In its monthly bulletin released on Tuesday, the Reserve Bank of India (RBI) said that the competition between Indian banks to expand their deposit base may force them to increase the fixed deposit (FD) rates. Indian banks have continually raised deposit interest rates since the RBI started hiking the repo rate last year. Since May 2022, it has increased the repo rate by 250 basis points (bps).
In the bulletin, the RBI said that the Indian economy is unlikely to face any major repercussions from the ongoing global financial turmoil.
"Unlike the global economy, India would not slow down - it would maintain the pace of expansion achieved in 2022-23," it said.
The bank said India had emerged from the pandemic years stronger than initially thought with the agriculture sector seeing a seasonal uptick, the industry emerging out of contraction and services maintaining momentum.
However, it raised concerns over sustained price rises saying consumer price inflation remains high and core inflation continues to defy the distinct softening of input costs.
Annual inflation in February eased only marginally to 6.44 per cent from 6.52 per cent in January, staying above the central bank's mandated target band of 2-6 per cent.
On the supply side too, the RBI bulletin said India's agriculture sector is into a seasonal uptick, whereas the industry is emerging out of earlier contraction and services have maintained momentum as well.
Even as global growth is set to slow down or even enter a recession in 2023 as global financial markets wager, India has emerged from the pandemic years stronger than initially thought, the report said.

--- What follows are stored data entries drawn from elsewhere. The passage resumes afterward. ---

File: config.mk
export PLATFORM = sky130hd
export DESIGN_NAME = instr_decoder
export DESIGN_NICKNAME = d
export VERILOG_FILES = /design/src/verilog/decode_pkg.sv /design/src/verilog/op_classifier.sv /design/src/verilog/reg_file.sv /design/src/verilog/decode_stage.sv /design/src/verilog/instr_decoder.sv
export SDC_FILE = /design/constraint.sdc
export NUM_CORES = 2
export LEC_CHECK = 0
export BUFFER_PORTS_ARGS = -buffer_cell sky130_fd_sc_hd__buf_2
export CORE_ASPECT_RATIO = 0.75
export CORE_UTILIZATION = 44
export CTS_CLUSTER_SIZE = 14
export DETAILED_ROUTE_END_ITERATION = 6
export GPL_ROUTABILITY_DRIVEN = 0
export PLACE_DENSITY = 0.57
export SYNTH_ARGS = -nofsm -noshare
export SYNTH_HDL_FRONTEND = slang
export SYNTH_SLANG_ARGS = --single-unit
File: constraint.sdc
create_clock -name clk -period 5.8 [get_ports clk]
set_clock_uncertainty 0.15 [all_clocks]
set_input_delay 0.29 -clock clk [delete_from_list [all_inputs] [get_ports clk]]
set_output_delay 0.29 -clock clk [all_outputs]
set_load 0.01 [all_outputs]
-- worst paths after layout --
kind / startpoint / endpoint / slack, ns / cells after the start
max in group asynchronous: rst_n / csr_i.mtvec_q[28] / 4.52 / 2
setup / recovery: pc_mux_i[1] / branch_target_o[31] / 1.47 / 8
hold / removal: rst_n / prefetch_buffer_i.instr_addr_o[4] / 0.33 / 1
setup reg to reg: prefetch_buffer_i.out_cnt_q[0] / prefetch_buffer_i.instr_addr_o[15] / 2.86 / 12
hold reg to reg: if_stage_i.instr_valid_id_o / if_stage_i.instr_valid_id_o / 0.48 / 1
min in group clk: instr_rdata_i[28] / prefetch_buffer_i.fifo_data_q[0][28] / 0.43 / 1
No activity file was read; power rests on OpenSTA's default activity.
--- src/verilog/cam_bist_pkg.sv ---
package cam_bist_pkg;

   // --------------------------------------------------
   // CAM geometry
   // --------------------------------------------------
   localparam int cam_entries = 16;
   localparam int cam_width   = 16;

   // One CAM word, also used for key, mask and compare data
   typedef logic [cam_width-1:0]           cam_data_t;
   typedef logic [$clog2(cam_entries)-1:0] cam_addr_t;
   // One hit bit per entry
   typedef logic [cam_entries-1:0]         cam_match_t;
   typedef logic [$clog2(cam_width)-1:0]   bit_step_t;
   typedef logic [7:0]                     fail_count_t;

   // --------------------------------------------------
   // Host register map
   // --------------------------------------------------
   typedef logic [4:0]  axi_addr_t;
   typedef logic [31:0] axi_data_t;

   localparam axi_addr_t reg_ctrl_addr   = 5'h00;
   localparam axi_addr_t reg_status_addr = 5'h04;
   localparam axi_addr_t reg_wdata_addr  = 5'h08;
   localparam axi_addr_t reg_key_addr    = 5'h0C;
   localparam axi_addr_t reg_match_addr  = 5'h10;

   // BIST sequencer states
   typedef enum logic [2:0] {idle, write, search_all, search_walk, check, done} bist_state_t;

endpackage

--- src/verilog/bcam_array.sv ---
module bcam_array import cam_bist_pkg::*; (
   input  logic       bist_clk,
   input  logic       rst_b,
   input  logic       we,
   input  cam_addr_t  waddr,
   input  cam_data_t  wdata,
   input  logic       search,
   input  cam_data_t  key,
   output cam_match_t match,
   output logic       match_valid
);
   cam_data_t  entry [cam_entries];
   cam_match_t hit;

   // --------------------------------------------------
   // Storage
   // --------------------------------------------------
   always_ff @(posedge bist_clk) begin
      if (!rst_b) begin
         // All entries start at zero
         for (int i = 0; i < cam_entries; i++) begin
            entry[i] <= '0;
         end
      end else if (we) begin
         entry[waddr] <= wdata;
      end
   end

   // --------------------------------------------------
   // Parallel compare
   // --------------------------------------------------
   always_comb begin
      for (int i = 0; i < cam_entries; i++) begin
         hit[i] = (entry[i] == key);
      end
   end

   // Valid pulses one cycle after the search strobe
   always_ff @(posedge bist_clk) begin
      if (!rst_b) begin
         match_valid <= 1'b0;
      end else begin
         match_valid <= search;
      end
   end

   // Result held until the next search
   always_ff @(posedge bist_clk) begin
      if (search) match <= hit;
   end

endmodule

--- src/verilog/cam_bist_counter.sv ---
module cam_bist_counter import cam_bist_pkg::*; (
   input  logic      bist_clk,
   input  logic      rst_b,
   input  logic      cnt_clear,
   input  logic      addr_inc,
   input  logic      step_inc,
   output cam_addr_t addr,
   output bit_step_t step,
   output logic      addr_last,
   output logic      step_last
);

   // --------------------------------------------------
   // Entry and walking-step counters
   // --------------------------------------------------
   always_ff @(posedge bist_clk) begin
      if (!rst_b) begin
         addr <= '0;
         step <= '0;
      end else if (cnt_clear) begin
         addr <= '0;
         step <= '0;
      end else begin
         // Both wrap naturally at their width
         if (addr_inc) addr <= addr + 1'b1;
         if (step_inc) step <= step + 1'b1;
      end
   end

   // Terminal flags
   assign addr_last = (addr == cam_addr_t'(cam_entries - 1));
   assign step_last = (step == bit_step_t'(cam_width - 1));

endmodule

--- src/verilog/cam_bist_fsm.sv ---
module cam_bist_fsm import cam_bist_pkg::*; (
   input  logic        bist_clk,
   input  logic        rst_b,
   input  logic        bist_start,
   input  logic        addr_last,
   input  logic        step_last,
   input  cam_match_t  match,
   input  logic        match_valid,
   output logic        busy,
   output logic        bist_done,
   output logic        bist_fail,
   output fail_count_t fail_count,
   output logic        bist_mode,
   output logic        mask_en,
   output logic        rotate,
   output logic        data_inv,
   output logic        bist_we,
   output logic        bist_search,
   output logic        cnt_clear,
   output logic        addr_inc,
   output logic        step_inc
);
   bist_state_t state;
   // Second pass uses the inverted background
   logic        pass;
   // Low for the all-match search, high for the walking searches
   logic        walk_phase;
   cam_match_t  expect_match;
   logic        mismatch;

   assign expect_match = walk_phase ? {cam_entries{1'b0}} : {cam_entries{1'b1}};
   assign mismatch     = (state == check) && match_valid && (match != expect_match);

   // --------------------------------------------------
   // Decoded controls
   // --------------------------------------------------
   assign busy        = (state != idle);
   assign bist_mode   = busy;
   assign data_inv    = pass;
   assign mask_en     = walk_phase;
   assign bist_we     = (state == write);
   assign addr_inc    = (state == write);
   assign bist_search = (state == search_all) || (state == search_walk);
   // Mask and step advance once each walking result is checked
   assign rotate      = (state == check) && walk_phase;
   assign step_inc    = (state == check) && walk_phase;
   assign cnt_clear   = ((state == idle) && bist_start) ||
                        ((state == check) && walk_phase && step_last && !pass);

   always_ff @(posedge bist_clk) begin
      if (!rst_b) begin
         state      <= idle;
         pass       <= 1'b0;
         walk_phase <= 1'b0;
         bist_done  <= 1'b0;
         bist_fail  <= 1'b0;
         fail_count <= '0;
      end else begin
         case (state)
            idle: begin
               if (bist_start) begin
                  state      <= write;
                  pass       <= 1'b0;
                  walk_phase <= 1'b0;
                  bist_done  <= 1'b0;
                  bist_fail  <= 1'b0;
                  fail_count <= '0;
               end
            end
            // One entry per cycle
            write:       if (addr_last) state <= search_all;
            search_all:  state <= check;
            search_walk: state <= check;
            check: begin
               if (!walk_phase) begin
                  walk_phase <= 1'b1;
                  state      <= search_walk;
               end else if (!step_last) begin
                  state <= search_walk;
               end else if (!pass) begin
                  // Rerun with inverted data
                  pass       <= 1'b1;
                  walk_phase <= 1'b0;
                  state      <= write;
               end else begin
                  state <= done;
               end
            end
            done: begin
               bist_done <= 1'b1;
               state     <= idle;
            end
            default: state <= idle;
         endcase
         // Sticky fail, saturating count
         if (mismatch) begin
            bist_fail <= 1'b1;
            if (fail_count != '1) fail_count <= fail_count + 1'b1;
         end
      end
   end

   a_we_search_excl: assert property (@(posedge bist_clk) disable iff (!rst_b)
      !(bist_we && bist_search));

endmodule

The central bank's nowcast of real GDP growth for the fourth quarter of the current year stands at 5.3 per cent.
India's economy grew by 4.4 per cent in the third quarter and is expected to expand by 7 per cent for the fiscal year ending March after recording a growth of 9.1 per cent in 2021-22.
Is another rate hike coming?
Experts believe that the RBI is expected to go for another 25 bps hike in April. This will take the 6.5 per cent repo rate to 6.75 per cent.